There are strict guidelines put in place for how public school buildings are constructed. These guidelines exist so that buildings are safe to be in under a variety of circumstances. For example, in the state of California, public school buildings are supposed to be constructed to meet certain guidelines that ensure that they are safe to be in during earthquakes.
However, privately owned charter schools end up being exempt from these important guidelines. This is a big deal because the government gives charter schools money. If government money is going into the construction and operation of charter schools, then why should charter schools be exempt from building guidelines?
Being exempt from the same building standards as traditional public schools opens the door to the existence of privately owned charter schools that are structurally unsound and deadly for students to be in. For example, even if charter schools prep their students for what to do during earthquakes, the students can still be in a lot of trouble if the structure around them collapses.
When hurricane Irma romped through Florida, people sought safety in well built structures such as government buildings and schools. There are 654 charter schools in Florida, yet only 3 were suitable to use as shelters because charter schools were not subjected to construction guidelines that would make them safe during hurricanes.
If public funds are going to charter schools, then it is not okay that only 3 out of 654 charter schools in the state of Florida are able to protect citizens during hurricanes.
Charter schools should be subjected to the same building codes as traditional schools.
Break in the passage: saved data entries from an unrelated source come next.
<file path="src/rtl/mwc_pkg.sv">
package mwc_pkg;

    typedef enum logic [1:0] {
        WAKE_MON      = 2'd0,
        WAKE_DEADLINE = 2'd1,
        WAKE_LIMIT    = 2'd2
    } wake_e;

    typedef enum logic [1:0] {
        PS_ACTIVE = 2'd0,
        PS_LIGHT  = 2'd1,
        PS_DEEP   = 2'd2
    } pstate_e;

    typedef enum logic {
        FSM_IDLE,
        FSM_PARKED
    } fsm_e;

    typedef struct packed {
        logic    pause;
        pstate_e depth;
    } wait_ctx_t;

    function automatic pstate_e pick_depth(input logic light_bit, input logic deep_forbid);
        return (light_bit || deep_forbid) ? PS_LIGHT : PS_DEEP;
    endfunction

    function automatic wake_e arbitrate(input logic mon, input logic dl, input logic lim);
        if (mon)
            return WAKE_MON;
        else if (dl)
            return WAKE_DEADLINE;
        else if (lim)
            return WAKE_LIMIT;
        else
            return WAKE_MON;
    endfunction

endpackage

</file>
<file path="src/rtl/mwc_monitor.sv">
module mwc_monitor #(
    parameter int ADDR_W  = 48,
    parameter int BLK_LG2 = 6
) (
    input  logic              clk,
    input  logic              rst,
    input  logic              arm_valid,
    input  logic [ADDR_W-1:0] arm_addr,
    input  logic              snoop_valid,
    input  logic [ADDR_W-1:0] snoop_addr,
    input  logic              clear,
    output logic              armed,
    output logic              fired
);
    localparam int TAG_W = ADDR_W - BLK_LG2;

    logic [TAG_W-1:0] tag_q;
    logic             hit;

    assign hit = snoop_valid && (snoop_addr[ADDR_W-1:BLK_LG2] == tag_q);

    always_ff @(posedge clk) begin
        if (rst) begin
            tag_q <= '0;
            armed <= 1'b0;
            fired <= 1'b0;
        end else if (arm_valid) begin
            tag_q <= arm_addr[ADDR_W-1:BLK_LG2];
            armed <= 1'b1;
            fired <= 1'b0;
        end else if (clear) begin
            armed <= 1'b0;
            fired <= 1'b0;
        end else if (armed && hit) begin
            armed <= 1'b0;
            fired <= 1'b1;
        end
    end

    AST_CLEAR_DISARMS: assert property (@(posedge clk) disable iff (rst)
        (clear && !arm_valid) |=> (!armed && !fired));
    AST_FIRE_NEEDS_ARM: assert property (@(posedge clk) disable iff (rst)
        $rose(fired) |-> ($past(armed) && $past(snoop_valid)));
    AST_ARM_SETS: assert property (@(posedge clk) disable iff (rst)
        arm_valid |=> (armed && !fired));

endmodule

</file>
<file path="src/rtl/mwc_timer.sv">
module mwc_timer #(
    parameter int TS_W  = 64,
    parameter int LIM_W = 32
) (
    input  logic             clk,
    input  logic             rst,
    input  logic             load,
    input  logic [TS_W-1:0]  tsc,
    input  logic [TS_W-1:0]  deadline,
    input  logic [LIM_W-1:0] limit,
    output logic             dl_reached,
    output logic             lim_reached
);
    logic [TS_W-1:0] dl_q;
    logic [TS_W-1:0] lim_tgt_q;
    logic            lim_en_q;

    always_ff @(posedge clk) begin
        if (rst) begin
            dl_q      <= '0;
            lim_tgt_q <= '0;
            lim_en_q  <= 1'b0;
        end else if (load) begin
            dl_q      <= deadline;
            lim_tgt_q <= tsc + TS_W'(limit);
            lim_en_q  <= (limit != '0);
        end
    end

    assign dl_reached  = (tsc >= dl_q);
    assign lim_reached = lim_en_q && (tsc >= lim_tgt_q);

    AST_ZERO_CAP_OFF: assert property (@(posedge clk) disable iff (rst)
        (load && limit == '0) |=> !lim_reached);

endmodule

</file>
<file path="src/rtl/monwait_ctrl.sv">
module monwait_ctrl
    import mwc_pkg::*;
#(
    parameter int ADDR_W  = 48,
    parameter int BLK_LG2 = 6,
    parameter int TS_W    = 64,
    parameter int LIM_W   = 32
) (
    input  logic              clk,
    input  logic              rst,
    input  logic              arm_valid,
    input  logic [ADDR_W-1:0] arm_addr,
    input  logic              snoop_valid,
    input  logic [ADDR_W-1:0] snoop_addr,
    input  logic [TS_W-1:0]   tsc,
    input  logic              wait_valid,
    input  logic              wait_pause,
    input  logic              wait_light,
    input  logic [TS_W-1:0]   wait_deadline,
    input  logic [LIM_W-1:0]  cfg_limit,
    input  logic              cfg_deep_dis,
    output logic              busy,
    output logic [1:0]        pstate,
    output logic              done,
    output logic [1:0]        reason,
    output logic              limit_hit
);
    fsm_e      state_q;
    wait_ctx_t ctx_q;
    wake_e     reason_q;
    wake_e     why;
    logic      done_q, limhit_q;
    logic      mon_armed, mon_fired, mon_clear;
    logic      dl_reached, lim_reached;
    logic      enter, mon_wake, wake;

    assign enter     = (state_q == FSM_IDLE) && wait_valid;
    assign mon_wake  = !ctx_q.pause && (mon_fired || !mon_armed);
    assign wake      = (state_q == FSM_PARKED) && (mon_wake || dl_reached || lim_reached);
    assign why       = arbitrate(mon_wake, dl_reached, lim_reached);
    assign mon_clear = wake && !ctx_q.pause;

    mwc_monitor #(.ADDR_W(ADDR_W), .BLK_LG2(BLK_LG2)) u_mon (
        .clk         (clk),
        .rst         (rst),
        .arm_valid   (arm_valid),
        .arm_addr    (arm_addr),
        .snoop_valid (snoop_valid),
        .snoop_addr  (snoop_addr),
        .clear       (mon_clear),
        .armed       (mon_armed),
        .fired       (mon_fired)
    );

    mwc_timer #(.TS_W(TS_W), .LIM_W(LIM_W)) u_tmr (
        .clk         (clk),
        .rst         (rst),
        .load        (enter),
        .tsc         (tsc),
        .deadline    (wait_deadline),
        .limit       (cfg_limit),
        .dl_reached  (dl_reached),
        .lim_reached (lim_reached)
    );

    always_ff @(posedge clk) begin
        if (rst) begin
            state_q  <= FSM_IDLE;
            ctx_q    <= '{pause: 1'b0, depth: PS_ACTIVE};
            reason_q <= WAKE_MON;
            done_q   <= 1'b0;
            limhit_q <= 1'b0;
        end else begin
            done_q   <= wake;
            limhit_q <= wake && (why == WAKE_LIMIT);
            if (enter) begin
                state_q <= FSM_PARKED;
                ctx_q   <= '{pause: wait_pause, depth: pick_depth(wait_light, cfg_deep_dis)};
            end else if (wake) begin
                state_q  <= FSM_IDLE;
                reason_q <= why;
            end
        end
    end

    assign busy      = (state_q == FSM_PARKED);
    assign pstate    = busy ? ctx_q.depth : PS_ACTIVE;
    assign done      = done_q;
    assign reason    = reason_q;
    assign limit_hit = limhit_q;

    AST_DONE_PULSE: assert property (@(posedge clk) disable iff (rst)
        done |=> !done);
    AST_LIMFLAG_ONLY_CAP: assert property (@(posedge clk) disable iff (rst)
        limit_hit |-> (done && reason == 2'd2));
    AST_DEEP_BLOCKED: assert property (@(posedge clk) disable iff (rst)
        ($rose(busy) && $past(cfg_deep_dis)) |-> (pstate != 2'd2));
    AST_IDLE_ACTIVE: assert property (@(posedge clk) disable iff (rst)
        !busy |-> (pstate == 2'd0));
    AST_PAUSE_NOT_MON: assert property (@(posedge clk) disable iff (rst)
        ($past(busy) && $past(ctx_q.pause) && done) |-> (reason != 2'd0));
    AST_DEADLINE_WAKE: assert property (@(posedge clk) disable iff (rst)
        (busy && dl_reached) |=> done);

endmodule

</file>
Where and how they spend their money should be made more transparent.
Many educators, parents and politicians herald charter schools as being revolutionary in the world of education. They say that traditional schools are wrought with so much corruption that true progress is not possible. Proponents of charter schools say that charter schools are good because they are testing grounds for new educational methods. This may or may not be true, but the problem about the charter schools not following building standards needs to be ironed out.